Stored data

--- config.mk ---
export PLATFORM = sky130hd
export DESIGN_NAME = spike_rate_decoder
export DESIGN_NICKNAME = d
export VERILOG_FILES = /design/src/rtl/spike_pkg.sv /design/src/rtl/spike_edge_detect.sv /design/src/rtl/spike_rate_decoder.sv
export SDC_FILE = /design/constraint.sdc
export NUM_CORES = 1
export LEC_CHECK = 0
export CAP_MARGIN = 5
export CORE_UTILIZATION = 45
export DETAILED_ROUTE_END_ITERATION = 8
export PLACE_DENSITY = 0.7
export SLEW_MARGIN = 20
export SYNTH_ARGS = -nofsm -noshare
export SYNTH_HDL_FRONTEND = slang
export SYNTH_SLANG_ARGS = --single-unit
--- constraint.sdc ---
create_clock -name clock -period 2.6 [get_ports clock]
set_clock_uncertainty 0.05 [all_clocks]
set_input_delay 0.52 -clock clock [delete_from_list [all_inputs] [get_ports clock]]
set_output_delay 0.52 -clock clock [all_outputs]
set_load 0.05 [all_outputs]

**Aim of the exercise**
Only this range is to be output: the line that contains "set_clock_uncertainty 0.05 [all_clocks]" through the last line of the records above, both inclusive.

**Task response**
set_clock_uncertainty 0.05 [all_clocks]
set_input_delay 0.52 -clock clock [delete_from_list [all_inputs] [get_ports clock]]
set_output_delay 0.52 -clock clock [all_outputs]
set_load 0.05 [all_outputs]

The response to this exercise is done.